CASAL DI PRINCIPE. Le dichiarazioni di due collaboratori di giustizia aprono un nuovo fronte investigativo sui possibili assetti della fazione Schiavone del clan dei Casalesi. Al centro dei verbali compare il nome di Antonio Cangiano, indicato nei racconti dei pentiti come una figura che avrebbe avuto un ruolo nella presunta riorganizzazione del gruppo. Circostanze che, tuttavia, necessitano di riscontri e che, allo stato, non avrebbero determinato contestazioni formali nei suoi confronti nelle recenti indagini citate.

 

A fare riferimento a Cangiano è stato innanzitutto Mario Iavarazzo, collaboratore di giustizia dal 2020 e in passato indicato come uomo vicino alla fazione Schiavone.
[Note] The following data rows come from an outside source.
File: config.mk
export PLATFORM = sky130hd
export DESIGN_NAME = segment_demod
export DESIGN_NICKNAME = d
export VERILOG_FILES = /design/src/rtl/segment_demod.sv
export SDC_FILE = /design/constraint.sdc
export NUM_CORES = 1
export LEC_CHECK = 0
export ABC_AREA = 0
export BUFFER_PORTS_ARGS = -buffer_cell sky130_fd_sc_hd__buf_2
export CORE_MARGIN = 2
export CORE_UTILIZATION = 35
export DETAILED_ROUTE_END_ITERATION = 12
export RECOVER_POWER = 25
export SYNTH_ARGS = -nofsm -noshare
export SYNTH_HDL_FRONTEND = slang
export SYNTH_SLANG_ARGS = --single-unit
File: constraint.sdc
create_clock -name clk -period 3.2 [get_ports clk]
set_clock_uncertainty 0.1 [all_clocks]
set_input_delay 0.32 -clock clk [delete_from_list [all_inputs] [get_ports clk]]
set_output_delay 0.32 -clock clk [all_outputs]
set_load 0.01 [all_outputs]
File: src/rtl/segment_demod.sv
// -----------------------------------------------------------------------------
// segment_demod
//
// Recovers a frame of NBITS symbols from a stream of signed 32-bit segment
// samples. Each symbol is SEGS segments long. The first half of the segments
// is added to an accumulator and the second half is subtracted. On the last
// segment, the sign of the final sum decides the bit. A sum >= 0 gives 1, so a
// sum of exactly zero decodes as 1. Each decided bit is shifted into the LSB,
// so the first symbol of the frame ends up in the MSB.
//
// Ports
//   clk         sole clock, rising edge
//   reset       asynchronous active-low reset
//   start       single-cycle frame request (ignored while busy)
//   seg_valid   seg_in carries a segment this cycle (only consumed in COLLECT)
//   seg_in      signed 32-bit segment sample
//   busy        high in COLLECT and DONE
//   valid       one-cycle strobe, output_bit holds a complete frame
//   output_bit  last completed frame, held until the next frame completes
//   bit_count   symbols decided so far in the current frame
//
// State    | meaning
// ---------+-------------------------------------------------------------
// IDLE     | waiting for start; segment inputs ignored
// COLLECT  | consuming segments, deciding one bit per SEGS segments
// DONE     | frame published (valid high this cycle), returns to IDLE
// -----------------------------------------------------------------------------
module segment_demod #(
    parameter int SEGS  = 10,
    parameter int NBITS = 32,
    parameter int ACCW  = 36
) (
    input  logic             clk,
    input  logic             reset,
    input  logic             start,
    input  logic             seg_valid,
    input  logic [31:0]      seg_in,
    output logic             busy,
    output logic             valid,
    output logic [NBITS-1:0] output_bit,
    output logic [5:0]       bit_count
);

    localparam int IDXW = (SEGS > 1) ? $clog2(SEGS) : 1;
    localparam logic [IDXW-1:0] HALF_IDX   = IDXW'(SEGS / 2);
    localparam logic [IDXW-1:0] LAST_IDX   = IDXW'(SEGS - 1);
    localparam logic [5:0]      FRAME_BITS = 6'(NBITS);

    typedef enum logic [1:0] {
        IDLE    = 2'd0,
        COLLECT = 2'd1,
        DONE    = 2'd2
    } state_t;

    state_t                 state;
    logic signed [ACCW-1:0] acc;
    logic [IDXW-1:0]        seg_idx;
    logic [NBITS-1:0]       shreg;

    logic signed [ACCW-1:0] seg_ext;
    logic signed [ACCW-1:0] acc_sum;
    logic                   decided_bit;
    logic [NBITS-1:0]       shreg_next;
    logic [5:0]             bit_count_inc;

    // The final sum includes the current segment's contribution. This lets
    // the bit be decided on the same edge that consumes the last segment.
    always_comb begin
        seg_ext       = {{(ACCW-32){seg_in[31]}}, seg_in};
        acc_sum       = (seg_idx < HALF_IDX) ? (acc + seg_ext) : (acc - seg_ext);
        decided_bit   = ~acc_sum[ACCW-1];
        shreg_next    = {shreg[NBITS-2:0], decided_bit};
        bit_count_inc = bit_count + 6'd1;
    end

    always_ff @(posedge clk or negedge reset) begin
        if (!reset) begin
            state      <= IDLE;
            busy       <= 1'b0;
            valid      <= 1'b0;
            output_bit <= '0;
            bit_count  <= '0;
            acc        <= '0;
            seg_idx    <= '0;
            shreg      <= '0;
        end else begin
            valid <= 1'b0;
            case (state)
                IDLE: begin
                    busy <= 1'b0;
                    if (start) begin
                        state     <= COLLECT;
                        busy      <= 1'b1;
                        acc       <= '0;
                        seg_idx   <= '0;
                        bit_count <= '0;
                        shreg     <= '0;
                    end
                end

                COLLECT: begin
                    if (seg_valid) begin
                        if (seg_idx == LAST_IDX) begin
                            acc       <= '0;
                            seg_idx   <= '0;
                            shreg     <= shreg_next;
                            bit_count <= bit_count_inc;
                            // Publish on the entry edge into DONE so valid
                            // follows the final segment by one cycle.
                            if (bit_count_inc == FRAME_BITS) begin
                                state      <= DONE;
                                output_bit <= shreg_next;
                                valid      <= 1'b1;
                            end
                        end else begin
                            acc     <= acc_sum;
                            seg_idx <= seg_idx + 1'b1;
                        end
                    end
                end

                DONE: begin
                    state <= IDLE;
                    busy  <= 1'b0;
                end

                default: begin
                    state <= IDLE;
                    busy  <= 1'b0;
                end
            endcase
        end
    end

endmodule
Secondo quanto avrebbe raccontato agli investigatori, Cangiano e Vincenzo Cantiello si sarebbero interessati alla ricostruzione della rete del gruppo, anche attraverso la ricerca di nuovi soggetti da coinvolgere.

 

Le dichiarazioni sono finite negli atti dell’inchiesta che ha portato all’arresto di Pasquale Apicella, conosciuto come “’o Bellom” e cognato di Cantiello.

 

Ulteriori elementi emergono dalle dichiarazioni di Vincenzo D’Angelo, genero di Francesco Bidognetti, detto “Cicciotto ‘e mezzanotte”. Nel descrivere ai magistrati della Dda i presunti equilibri interni al clan, D’Angelo avrebbe riferito che, durante la fase riconducibile alla gestione di Giovanni Della Corte, la cassa della famiglia Schiavone sarebbe stata affidata a Cangiano, conosciuto con il soprannome di “’o scimuognolo”.

 

Per il periodo tra il 2021 e il 2022, invece, secondo la ricostruzione del collaboratore, la gestione operativa sarebbe stata nelle mani di Nicola Pezzella, detto “Palummiello”, mentre Emanuele Libero Schiavone era detenuto e sul territorio era presente il fratello Ivanhoe.

 

I verbali di D’Angelo sono confluiti anche nell’indagine sul gruppo Russo-Schiavone che, il 7 luglio 2026, ha portato la Dia di Napoli all’esecuzione di 22 misure cautelari per diverse ipotesi di reato, tra cui associazione mafiosa, riciclaggio, estorsione e intestazione fittizia di beni.

 

Le dichiarazioni dei collaboratori restano materiale investigativo da verificare. Cangiano, rispetto alle ipotesi riportate, non risulta destinatario di contestazioni nei due procedimenti richiamati e deve essere considerato innocente fino a un’eventuale sentenza definitiva.